Researchers have 3D printed coral-inspired structures capable of growing dense populations of microscopic algae, an advance that could lead to more efficient bioreactors for producing algae-based biofuels.
The research from Cambridge University and University of California San Diego could also help to repair and restore coral reefs. Their results are reported in Nature Communications.
In the natural world, coral provides a host for the algae which produce sugars to the coral through photosynthesis. This relationship is responsible for coral reefs, which provide some of the most diverse and productive ecosystems on Earth.
“Corals are highly efficient at collecting and using light,” said first author Dr Daniel Wangpraseurt, a Marie Curie Fellow from Cambridge’s Department of Chemistry. “In our lab, we’re looking for methods to copy and mimic these strategies from nature for commercial applications.”
Wangpraseurt and his colleagues 3D printed coral structures and used them as incubators for algae growth. They tested various types of microalgae and found growth rates were over 100 times higher than in standard liquid growth mediums.
To create the intricate structures of natural corals, the team used a rapid 3D bioprinting technique originally developed to print artificial liver cells.

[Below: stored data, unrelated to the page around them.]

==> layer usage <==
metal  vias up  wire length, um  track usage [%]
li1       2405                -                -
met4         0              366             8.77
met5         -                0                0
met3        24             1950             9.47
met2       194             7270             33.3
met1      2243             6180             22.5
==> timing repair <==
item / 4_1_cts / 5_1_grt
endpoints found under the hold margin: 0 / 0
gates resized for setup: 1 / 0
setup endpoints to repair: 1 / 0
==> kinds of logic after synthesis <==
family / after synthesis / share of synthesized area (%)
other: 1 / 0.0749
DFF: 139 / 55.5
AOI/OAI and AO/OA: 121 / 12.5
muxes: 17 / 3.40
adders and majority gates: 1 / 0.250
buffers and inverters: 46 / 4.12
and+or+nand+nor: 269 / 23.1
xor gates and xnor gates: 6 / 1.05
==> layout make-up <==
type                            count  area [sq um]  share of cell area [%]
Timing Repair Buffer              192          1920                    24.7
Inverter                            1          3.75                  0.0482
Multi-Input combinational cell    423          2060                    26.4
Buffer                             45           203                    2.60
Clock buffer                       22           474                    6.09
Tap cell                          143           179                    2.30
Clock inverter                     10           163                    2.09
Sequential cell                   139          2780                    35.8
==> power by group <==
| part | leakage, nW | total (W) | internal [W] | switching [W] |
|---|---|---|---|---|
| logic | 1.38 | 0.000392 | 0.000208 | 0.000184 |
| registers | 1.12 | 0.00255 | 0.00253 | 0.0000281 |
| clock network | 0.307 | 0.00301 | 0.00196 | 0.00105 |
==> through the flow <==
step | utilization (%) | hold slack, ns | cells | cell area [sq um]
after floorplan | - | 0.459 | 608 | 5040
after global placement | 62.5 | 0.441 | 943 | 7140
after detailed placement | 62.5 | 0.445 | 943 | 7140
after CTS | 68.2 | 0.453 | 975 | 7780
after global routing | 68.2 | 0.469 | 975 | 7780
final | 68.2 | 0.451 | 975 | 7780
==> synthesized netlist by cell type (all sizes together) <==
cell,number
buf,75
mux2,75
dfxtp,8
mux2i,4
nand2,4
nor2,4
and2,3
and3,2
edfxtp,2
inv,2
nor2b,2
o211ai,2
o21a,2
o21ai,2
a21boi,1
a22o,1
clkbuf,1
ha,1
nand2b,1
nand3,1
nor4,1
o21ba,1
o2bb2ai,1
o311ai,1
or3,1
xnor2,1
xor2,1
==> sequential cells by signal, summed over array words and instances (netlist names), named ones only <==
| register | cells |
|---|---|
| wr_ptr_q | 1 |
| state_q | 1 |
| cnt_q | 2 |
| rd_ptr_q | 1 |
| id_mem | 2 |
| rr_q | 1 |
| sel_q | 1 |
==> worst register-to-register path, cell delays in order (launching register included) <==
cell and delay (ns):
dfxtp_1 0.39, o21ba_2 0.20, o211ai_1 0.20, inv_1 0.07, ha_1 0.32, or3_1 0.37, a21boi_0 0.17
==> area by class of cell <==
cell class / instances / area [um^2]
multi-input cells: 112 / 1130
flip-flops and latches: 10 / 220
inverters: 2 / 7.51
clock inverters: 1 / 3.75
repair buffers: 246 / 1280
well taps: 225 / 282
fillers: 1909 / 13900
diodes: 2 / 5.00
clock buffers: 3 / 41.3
$ cat src/rtl/rsc_encoder_pkg.sv
// Shared types and helpers for the RSC encoder.
//   - FSM state and output-mode enums
//   - LTE default generator polynomials (13/15 octal, MSB = D^0)
//   - taps_of: turns a K-bit polynomial into a tap vector indexed by delay
//   - rsc_step: one trellis step, returning (a, p, fb)
package rsc_pkg;

  localparam int MAX_K = 8;

  localparam logic [3:0] LTE_G_FB = 4'b1011;
  localparam logic [3:0] LTE_G_FF = 4'b1101;

  typedef enum logic [1:0] {ST_IDLE, ST_DATA, ST_TAIL} rsc_state_e;
  typedef enum logic {MODE_SYS_PAR = 1'b0, MODE_PAR_ONLY = 1'b1} rsc_mode_e;

  typedef struct packed {
    logic a;
    logic p;
    logic fb;
  } rsc_step_t;

  // Bit j of the result is the coefficient of D^j (bit 0 = D^0). The input is
  // zero-extended with D^0 at bit k-1, so a bit reversal plus a right shift
  // lines it up without any out-of-range indexing.
  function automatic logic [MAX_K-1:0] taps_of(input logic [MAX_K-1:0] g, input int k);
    logic [MAX_K-1:0] rev;
    for (int i = 0; i < MAX_K; i++) rev[i] = g[MAX_K-1-i];
    return rev >> (MAX_K - k);
  endfunction

  // r[j] is the feedback value delayed j steps; unused high delays are zero.
  // On a tail step the input is replaced by fb so the register input a is 0.
  function automatic rsc_step_t rsc_step(input logic u, input logic tail,
                                         input logic [MAX_K-1:1] r,
                                         input logic [MAX_K-1:1] fb_taps,
                                         input logic [MAX_K-1:0] ff_taps);
    rsc_step_t s;
    s.fb = ^(fb_taps & r);
    s.a  = (tail ? s.fb : u) ^ s.fb;
    s.p  = (ff_taps[0] & s.a) ^ (^(ff_taps[MAX_K-1:1] & r));
    return s;
  endfunction

endpackage

$ cat src/rtl/rsc_encoder_if.sv
// Single-bit valid/ready stream with an end-of-frame marker.
//   valid/data/last : producer -> consumer
//   ready           : consumer -> producer
interface rsc_encoder_if;
  logic valid;
  logic ready;
  logic data;
  logic last;

  modport master (output valid, data, last, input ready);
  modport slave  (input valid, data, last, output ready);
endinterface

$ cat src/rtl/rsc_encoder_out_slot.sv
// Two-entry output serializer. A load writes one or two bits; bit 0 is sent
// first and the slot shifts down on each accepted output.
//   clk, rst            : clock, synchronous active-high reset
//   load/load_two       : write 1 or 2 bits this cycle (only while free)
//   load_data/load_last : bits to send, and whether the last of them ends the frame
//   free                : slot can take a load this cycle
//   nonempty            : slot holds at least one bit
//   out_if              : serial output stream
module rsc_out_slot (
  input  logic          clk,
  input  logic          rst,
  input  logic          load,
  input  logic          load_two,
  input  logic          load_last,
  input  logic [1:0]    load_data,
  output logic          free,
  output logic          nonempty,
  rsc_encoder_if.master out_if
);

  logic [1:0] data_q, data_d;
  logic [1:0] last_q, last_d;
  logic [1:0] cnt_q, cnt_d;
  logic       drain;

  always_comb begin
    drain    = (cnt_q != 2'd0) && out_if.ready;
    // A single remaining bit that leaves this cycle frees the slot in time.
    free     = (cnt_q == 2'd0) || ((cnt_q == 2'd1) && out_if.ready);
    nonempty = (cnt_q != 2'd0);
    data_d   = data_q;
    last_d   = last_q;
    cnt_d    = cnt_q;
    if (drain) begin
      data_d = {1'b0, data_q[1]};
      last_d = {1'b0, last_q[1]};
      cnt_d  = cnt_q - 2'd1;
    end
    if (load) begin
      data_d = load_data;
      last_d = load_two ? {load_last, 1'b0} : {1'b0, load_last};
      cnt_d  = load_two ? 2'd2 : 2'd1;
    end
    out_if.valid = nonempty;
    out_if.data  = data_q[0];
    out_if.last  = last_q[0];
  end

  always_ff @(posedge clk) begin
    if (rst) begin
      data_q <= '0;
      last_q <= '0;
      cnt_q  <= '0;
    end else begin
      data_q <= data_d;
      last_q <= last_d;
      cnt_q  <= cnt_d;
    end
  end

endmodule

$ cat src/rtl/rsc_encoder.sv
// Recursive systematic convolutional encoder with trellis termination.
//   clk, rst : clock, synchronous active-high reset
//   mode     : 0 = systematic+parity, 1 = parity only (taken on a frame's first bit)
//   in_if    : information bits in (data = u, last = final bit of frame)
//   out_if   : serial coded bits out (last = final tail parity bit)
//   busy     : frame in progress or output still pending
module rsc_encoder import rsc_pkg::*; #(
  parameter int           K    = 4,
  parameter logic [K-1:0] G_FB = LTE_G_FB,
  parameter logic [K-1:0] G_FF = LTE_G_FF
) (
  input  logic          clk,
  input  logic          rst,
  input  logic          mode,
  rsc_encoder_if.slave  in_if,
  rsc_encoder_if.master out_if,
  output logic          busy
);

  localparam int M  = K - 1;
  localparam int CW = $clog2(K);
  localparam logic [MAX_K-1:0] FB_TAPS = taps_of(MAX_K'(G_FB), K);
  localparam logic [MAX_K-1:0] FF_TAPS = taps_of(MAX_K'(G_FF), K);

  if (K < 3 || K > MAX_K) begin : g_bad_k
    $error("rsc_encoder: K=%0d outside 3..8", K);
  end
  if (G_FB[K-1] != 1'b1) begin : g_bad_fb
    $error("rsc_encoder: G_FB D^0 coefficient must be 1");
  end

  rsc_state_e     state_q, state_d;
  rsc_mode_e      mode_q, mode_d, mode_eff;
  logic [M:1]     r_q, r_d;
  logic [CW-1:0]  tcnt_q, tcnt_d;
  logic [MAX_K-1:1] r_ext;
  rsc_step_t      st;
  logic           accept, tail_step;
  logic           slot_free, slot_busy;
  logic           load, load_two, load_last;
  logic [1:0]     load_data;

  always_comb begin
    r_ext      = '0;
    r_ext[M:1] = r_q;
    // The first bit of a frame uses the live mode pin; later bits the latched one.
    mode_eff   = (state_q == ST_IDLE) ? rsc_mode_e'(mode) : mode_q;
    in_if.ready = !rst && (state_q != ST_TAIL) && slot_free;
    accept      = in_if.valid && in_if.ready;
    tail_step   = !rst && (state_q == ST_TAIL) && slot_free;
    st = rsc_step(in_if.data, tail_step, r_ext, FB_TAPS[MAX_K-1:1], FF_TAPS);

    state_d   = state_q;
    mode_d    = mode_q;
    r_d       = r_q;
    tcnt_d    = tcnt_q;
    load      = 1'b0;
    load_two  = 1'b0;
    load_last = 1'b0;
    load_data = 2'b00;

    if (accept) begin
      r_d  = {r_q[M-1:1], st.a};
      load = 1'b1;
      if (mode_eff == MODE_PAR_ONLY) begin
        load_data = {1'b0, st.p};
      end else begin
        load_two  = 1'b1;
        load_data = {st.p, in_if.data};
      end
      if (state_q == ST_IDLE) mode_d = mode_eff;
      if (in_if.last) begin
        state_d = ST_TAIL;
        tcnt_d  = CW'(M);
      end else begin
        state_d = ST_DATA;
      end
    end else if (tail_step) begin
      // Tail input equals fb, so a = 0 and M steps flush the register.
      r_d       = {r_q[M-1:1], st.a};
      load      = 1'b1;
      load_two  = 1'b1;
      load_data = {st.p, st.fb};
      load_last = (tcnt_q == CW'(1));
      tcnt_d    = tcnt_q - CW'(1);
      // Leave TAIL as soon as the final step is loaded so the next frame can
      // be accepted while that step drains; busy stays high via the slot.
      if (tcnt_q == CW'(1)) state_d = ST_IDLE;
    end

    busy = (state_q != ST_IDLE) || slot_busy;
  end

  always_ff @(posedge clk) begin
    if (rst) begin
      state_q <= ST_IDLE;
      mode_q  <= MODE_SYS_PAR;
      r_q     <= '0;
      tcnt_q  <= '0;
    end else begin
      state_q <= state_d;
      mode_q  <= mode_d;
      r_q     <= r_d;
      tcnt_q  <= tcnt_d;
    end
  end

  rsc_out_slot u_slot (
    .clk       (clk),
    .rst       (rst),
    .load      (load),
    .load_two  (load_two),
    .load_last (load_last),
    .load_data (load_data),
    .free      (slot_free),
    .nonempty  (slot_busy),
    .out_if    (out_if)
  );

endmodule

$ cat src/flat_wrapper.sv
// flat-port wrapper written by rule: the top's interface ports become plain ports
module rsc_encoder_flat import rsc_pkg::*;
#(
  parameter int           K    = 4,
  parameter logic [K-1:0] G_FB = LTE_G_FB,
  parameter logic [K-1:0] G_FF = LTE_G_FF
)
  (clk, rst, mode, busy, in_if_valid, in_if_data, in_if_last, in_if_ready, out_if_valid, out_if_data, out_if_last, out_if_ready);
  rsc_encoder_if in_if_i ();
  rsc_encoder_if out_if_i ();
  input  logic clk;
  input  logic rst;
  input  logic mode;
  output logic busy;
  input wire logic [$bits(in_if_i.valid)-1:0] in_if_valid;
  input wire logic [$bits(in_if_i.data)-1:0] in_if_data;
  input wire logic [$bits(in_if_i.last)-1:0] in_if_last;
  output wire logic [$bits(in_if_i.ready)-1:0] in_if_ready;
  output wire logic [$bits(out_if_i.valid)-1:0] out_if_valid;
  output wire logic [$bits(out_if_i.data)-1:0] out_if_data;
  output wire logic [$bits(out_if_i.last)-1:0] out_if_last;
  input wire logic [$bits(out_if_i.ready)-1:0] out_if_ready;
  assign in_if_i.valid = in_if_valid;
  assign in_if_i.data = in_if_data;
  assign in_if_i.last = in_if_last;
  assign in_if_ready = in_if_i.ready;
  assign out_if_valid = out_if_i.valid;
  assign out_if_data = out_if_i.data;
  assign out_if_last = out_if_i.last;
  assign out_if_i.ready = out_if_ready;
  rsc_encoder #(.K(K), .G_FB(G_FB), .G_FF(G_FF)) u_core (.clk(clk), .rst(rst), .mode(mode), .in_if(in_if_i), .out_if(out_if_i), .busy(busy));
endmodule
$ cat config.mk
export PLATFORM = sky130hd
export DESIGN_NAME = rsc_encoder_flat
export DESIGN_NICKNAME = d
export VERILOG_FILES = /design/src/rtl/rsc_encoder_pkg.sv /design/src/rtl/rsc_encoder_if.sv /design/src/rtl/rsc_encoder_out_slot.sv /design/src/rtl/rsc_encoder.sv /design/src/flat_wrapper.sv
export SDC_FILE = /design/constraint.sdc
export NUM_CORES = 1
export LEC_CHECK = 0
export ABC_CLOCK_PERIOD_IN_PS = 3000
export CAP_MARGIN = 30
export CORE_MARGIN = 2
export CORE_UTILIZATION = 57
export CTS_BUF_LIST = sky130_fd_sc_hd__clkbuf_16
export CTS_CLUSTER_SIZE = 12
export DETAILED_ROUTE_END_ITERATION = 8
export HOLD_SLACK_MARGIN = 0.05
export PLACE_DENSITY = 0.91
export REMOVE_ABC_BUFFERS = 1
export SYNTH_ARGS = -nofsm -noshare
export SYNTH_HDL_FRONTEND = slang
export SYNTH_HIERARCHICAL = 1
export SYNTH_SLANG_ARGS = --single-unit
export TNS_END_PERCENT = 10
$ cat constraint.sdc
create_clock -name clk -period 3 [get_ports clk]
set_input_delay 0.45 -clock clk [delete_from_list [all_inputs] [get_ports clk]]
set_output_delay 0.45 -clock clk [all_outputs]
set_load 0.01 [all_outputs]
Word-level counts from Yosys, hierarchy flattened

Cells that the tools add are included.

$add $sub $neg: 2
Equal/unequal tests: 5
Multiplexer cells: 28
Bitwise gates (word level): 2
Reduce and logical (&&, ||, !) cells: 22

Operators with widths:

| cell                                                 | number |
|---|---|
| 2-to-1 mux 2 bit                                     | 18 |
| parity 7 bit                                         | 2 |
| nonzero test 2 bit                                   | 5 |
| 2-to-1 mux 1 bit                                     | 8 |
| logical AND 1 bit                                    | 7 |
| 2-to-1 mux 3 bit                                     | 2 |
| AND reduction 2 bit                                  | 3 |
| equality test 2 x 1 -> 1 bit (second input constant) | 2 |
| zero test 2 bit                                      | 2 |
| != test 2 bit (second input constant)                | 2 |
| subtractor 2 x 1 -> 2 bit (second input constant)    | 2 |
| equality test 2 bit (second input constant)          | 1 |
| logical OR 1 bit                                     | 2 |
| bitwise XOR 1 bit                                    | 2 |
| zero test 1 bit                                      | 1 |

Bits in registers: 14
Bits of input ports: 7
Output and inout port bits: 5
Logic and storage cells: 66

Logic depth before layout (Yosys ltp)

Depth in word-level cells: 10
Gate-level depth with buffers: 11
Depth with buffers taken out: 11

Hierarchy

Netlist, hierarchy kept.

Modules (own cells, without submodules):

| module       | instances | cells each | area an instance (um^2) | seq. area each (um^2) |
|---|---|---|---|---|
| rsc_encoder  | 1         | 62         | 563.0                   | 160.2 |
| rsc_out_slot | 1         | 38         | 344.1                   | 120.1 |

Worst setup path before layout

No wires, ideal clock.

Path kind: register -> register
Start: register u_core.u_slot.cnt_q[0]
End: register u_core.u_slot.data_q[0]
Library setup time: 115 ps
Arrival: 1687 ps
Required time: 2885 ps
Slack: 1199 ps
Cell stages (with the launch flop): 12
Buffers on the path: 0
Period minus slack after synthesis: 1801 ps
Cells stage by stage: dfxtp_1 inv_1 ha_1 inv_1 nand2_1 nor4bb_4 o22ai_1 o2bb2ai_1 a21o_2 inv_1 a21oi_1 o21a_1

Elaborated cells between the ends (all ways): 19
Classes of those cells: 1 x eq/ne; 7 x mux; 2 x bitwise; 9 x reduce/logical

RTL lines:

| what                                | line                       | source |
|---|---|---|
| start: declaration                  | rsc_encoder_out_slot.sv:23 | `logic [1:0] cnt_q, cnt_d;` |
| start signal: assignment            | rsc_encoder_out_slot.sv:57 | `cnt_q <= cnt_d;` |
| nonzero test 2 bit                  | n/a                        |  |
| via u_core.slot_busy                | rsc_encoder.sv:39          | `logic slot_free, slot_busy;` |
| logical AND 1 bit                   | rsc_encoder_out_slot.sv:27 | `drain = (cnt_q != 2'd0) && out_if.ready;` |
| nonzero test 2 bit (no source line) | n/a                        |  |
| end signal: assignment              | rsc_encoder_out_slot.sv:55 | `data_q <= data_d;` |
| end: declaration                    | rsc_encoder_out_slot.sv:21 | `logic [1:0] data_q, data_d;` |

The timed path passes the listed nets, and every way through them passes these cells.
A chain may end at the register's enable or synchronous reset.

Worst setup path after layout

Start: input out_if_ready
End: output in_if_ready

Cells in the longest elaborated chain, start to end: 3

Ends and longest elaborated chain:

| what                 | line                       | source |
|---|---|---|
| start: declaration   | flat_wrapper.sv:22         | `input wire logic [$bits(out_if_i.ready)-1:0] out_if_ready;` |
| logical AND 1 bit    | rsc_encoder_out_slot.sv:29 | `free = (cnt_q == 2'd0) \|\| ((cnt_q == 2'd1) && out_if.ready);` |
| logical OR 1 bit     | rsc_encoder_out_slot.sv:29 |  |
| via u_core.slot_free | rsc_encoder.sv:39          |  |
| logical AND 1 bit    | rsc_encoder.sv:48          | `in_if.ready = !rst && (state_q != ST_TAIL) && slot_free;` |
| end: declaration     | flat_wrapper.sv:18         | `output wire logic [$bits(in_if_i.ready)-1:0] in_if_ready;` |

The timed path passes the listed nets, and every way through them passes these cells.

==> results.txt <==
Clock latency of the later-clocked register in the worst-skew pair = 0.24 ns
Number of flops mapped to enable cells by yosys = 0
Post-Route M1 WL = 838 microns
Class of the most critical hold timing path = reg2reg
CTS buffer count = 3
Setup bufs post-CTS = 0
Number of antenna violations at the first check in global routing = 0
Filler-free cell count of the finished design = 128
Final Critical Period = 2.37 ns
Wire length per cell after detailed routing = 14.5 microns
IR Drop Worst-Case VDD = 0.415 mV
Num rows = 14
TNS Setup = 0 ns
Most frequent cell after synthesis = sky130_fd_sc_hd__dfxtp_1
Max Freq = 0.421 GHz
RSZ-0062 raised after global routing = no
Maximum number of buffers from clock root to sink = 2
Antenna Cells = 0
Number of hold buffers added after cts = 0
Number of search-and-repair iterations in the first detailed-routing pass = 4
Congestion Overflow GR = 0
Startpoint type of the worst setup path = input port
Leakage dissipation = 0.436 nW
Height of the chip = 43.9 microns
Fraction of layout cells with a size suffix above 1 = 0.143
Endpoint kind of the worst setup timing path = primary output
Final GP Congestion = 0.904
Run status = completed
Asr flop ratio synth = 0
Fraction of the yosys area taken by sequential cells = 0.309
Core region area = 0.00151 sq mm
Hold path startpoint = u_core/mode_q
Met2 WL = 899 microns
Area share of the largest cell type after synthesis = 0.309
Via count of the first global-routing pass = 685
Total placed cells including tap cells = 124
Arrival time reported for the critical path endpoint = 1.92 ns
Number of gates given a new drive strength after cts = 0
Required time of the worst setup path = 2.55 ns
DR top layer = met4
Max_slew headroom = 0.642
Total of flip-flops plus latches after synthesis = 14
Die extent in x = 43.9 microns
Worst setup skew after layout = 0.00310 ns
Met3 WL post-DR = 81 microns
Post-detailed-placement half-perimeter wirelength = 1.29 mm
Launch point of the critical path = out_if_ready
Number of max-cap violations = 0
Area share of xor/xnor cells in the synthesized design = 0.0579
Synthesized instance count = 100
Number of buffer cells added on primary ports = 11
Multiplexer fraction of the synthesized cell area = 0.0772
Vias after detailed routing = 746
First-pass GRT wire length = 2.99 mm
Simple-gate portion of the synthesized area = 0.291
Average vias per placed instance = 5.83
Fin crit share = 0.791
Area contributors post-synth = sky130_fd_sc_hd__dfxtp_1 31%, sky130_fd_sc_hd__mux2i_1 4.4%, sky130_fd_sc_hd__ha_1 4.1%
Post-route ant nets = 0
Start of the worst register-to-register path = u_core/u_slot/cnt_q[0]
Dominant combinational cell family by area after synthesis = simple AND/OR/NAND/NOR gates
Ys Warns = 6
Final Net Count = 123
Post-synthesis to final-layout area growth = 20.6%
TritonCTS clock tree = yes
Ys flop type = sky130_fd_sc_hd__dfxtp_1
Final hold slack = 0.490 ns
Post-synthesis average cell area = 9.07 sq um
Io pins = 12
Type of the worst setup path = in2out
Final Hold Viols = 0
Share of synthesized cell area in full adder, half adder and majority cells = 0.0414
Sink count of the clock tree = 14
# setup viols final = 0
Number of DRC violations after detailed routing = 0
Routed wire length = 1.86 mm
Total power per unit cell area = 649 mW/mm^2
Drt initial violations = 8
Largest fanout of any net on the critical path = 3
Cell taking the most area after synthesis = sky130_fd_sc_hd__dfxtp_1
Floorplan die area = 0.00193 sq mm
Commonest cells in the netlist = 14 x sky130_fd_sc_hd__dfxtp_1, 8 x sky130_fd_sc_hd__nand2_1, 7 x sky130_fd_sc_hd__a21oi_1, 7 x sky130_fd_sc_hd__nor2_1, 6 x sky130_fd_sc_hd__inv_1
Clock root buffer = sky130_fd_sc_hd__clkbuf_16
Overall global routing resource usage = 0.219
Final Util = 0.726
Maximum number of pins on one net before global-route repair = 14
Measured slew at the worst slew-check pin = 0.532 ns
Clock slew at reported path FFs = 0.05 ns
Post-synth design cell area = 907 sq um
Number of levels in the clock H-tree = 1
Unique masters post-synth = 37
Count of fill cells added during filler insertion = 119
Fraction of the mapped netlist area in compound gates = 0.157
Slew Viols, Final = 0
Initial Util = 0.602
metal layers:
| metal | track usage | up-vias |
|---|---|---|
| li1 | - | 371 |
| met1 | 0.249 | 353 |
| met2 | 0.368 | 18 |
| met3 | 0.0500 | 4 |
| met4 | 0.133 | 0 |
| met5 | 0 | - |
cell families after synthesis:
kind of cell	count (synthesis)
buffers and inverters	11
DFF	14
AOI/OAI and AO/OA	21
and+or+nand+nor	39
adders and majority gates	3
xor gates and xnor gates	6
muxes	6
layout make-up:
class	instances	area, sq um	share of cell area
inverter	6	22.5	0.0206
sequential	14	280	0.256
tap	16	20.0	0.0183
clock inverter	1	3.75	0.00343
clock buffer	3	75.1	0.0686
timing repair buffer	13	125	0.114
multi-input combinational	75	567	0.518
critical path: stages:
cell	delay (ns)
sky130_fd_sc_hd__clkdlybuf4s50_1	0.52
sky130_fd_sc_hd__nand2_1	0.07
sky130_fd_sc_hd__nand2_1	0.16
sky130_fd_sc_hd__nand2b_4	0.09
sky130_fd_sc_hd__nor2_1	0.08
sky130_fd_sc_hd__clkdlybuf4s50_1	0.54
worst paths after layout:
check | cells past startpoint | slack (ns) | to
worst max-delay path | 6 | 0.63 | in_if_ready
worst min-delay path | 2 | 0.49 | u_core/mode_q
worst max register to register | 11 | 0.96 | u_core/u_slot/data_q[0]
worst min register to register | 2 | 0.49 | u_core/mode_q
state kept, by name (all words and copies together) (netlist names):
signal	cells
u_core/u_slot/cnt_q	2
u_core/r_q	3
u_core/tcnt_q	2
u_core/u_slot/data_q	2
u_core/state_q	2
u_core/u_slot/last_q	2
u_core/mode_q	1
through the flow:
stage | total power, mW | setup WS [ns] | instance area (sq um)
6_report | 0.710 | 0.626 | 1090
5_1_grt | 0.744 | 0.564 | 1090
4_1_cts | 0.710 | 0.626 | 1090
3_5_place_dp | 0.455 | 0.550 | 1010
3_3_place_gp | 0.447 | 0.653 | 1010
2_1_floorplan | 0.374 | 1.03 | 870
power breakdown:
group	switching [mW]	internal [mW]	leakage [nW]
registers	0.0183	0.206	0.114
clock network	0.0777	0.176	0.0385
logic	0.109	0.122	0.284
total	0.205	0.505	0.436
layout by cell type (no fill, tap or decap), drive strengths merged:
cell and count:
a311oi 1, dfxtp 14, o2bb2ai 1, nand3 2
xor2 2, clkbuf 3, nor3b 3, nand2 9
a21oi 7, o21a 4, nor2b 2, a211oi 2
inv 6, o22ai 2, and2 1, a21o 1
nor2 7, nand2b 6, nor4bb 1, xnor2 4
nand3b 3, buf 2, ha 3, or3b 1
clkdlybuf4s50 11, nor3 1, o21ai 1, mux2 2
a31oi 2, nor4b 1, or3 2, mux2i 4
clkinv 1
Power figures use the tool's default switching activity.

“We developed an artificial coral tissue and skeleton with a combination of polymer gels and hydrogels doped with cellulose nanomaterials to mimic the optical properties of living corals,” said research leader Dr Silvia Vignolini. “Cellulose is an abundant biopolymer; it is excellent at scattering light and we used it to optimise delivery of light into photosynthetic algae.”
According to Cambridge University, the team used optical coherence tomography to scan living corals and utilise the models for their 3D printed designs. The custom-made 3D bioprinter uses light to print coral micro-scale structures in seconds. The printed coral copies natural coral structures and light-harvesting properties, creating an artificial host-microenvironment for the living microalgae.
“By copying the host microhabitat, we can also use our 3D bioprinted corals as a model system for the coral-algal symbiosis, which is urgently needed to understand the breakdown of the symbiosis during coral reef decline,” Wangpraseurt said in a statement. “There are many different applications for our new technology. We have recently created a company, called mantaz, that uses coral-inspired light-harvesting approaches to cultivate algae for bioproducts in developing countries. We hope that our technique will be scalable so it can have a real impact on the algal biosector and ultimately reduce greenhouse gas emissions that are responsible for coral reef death.”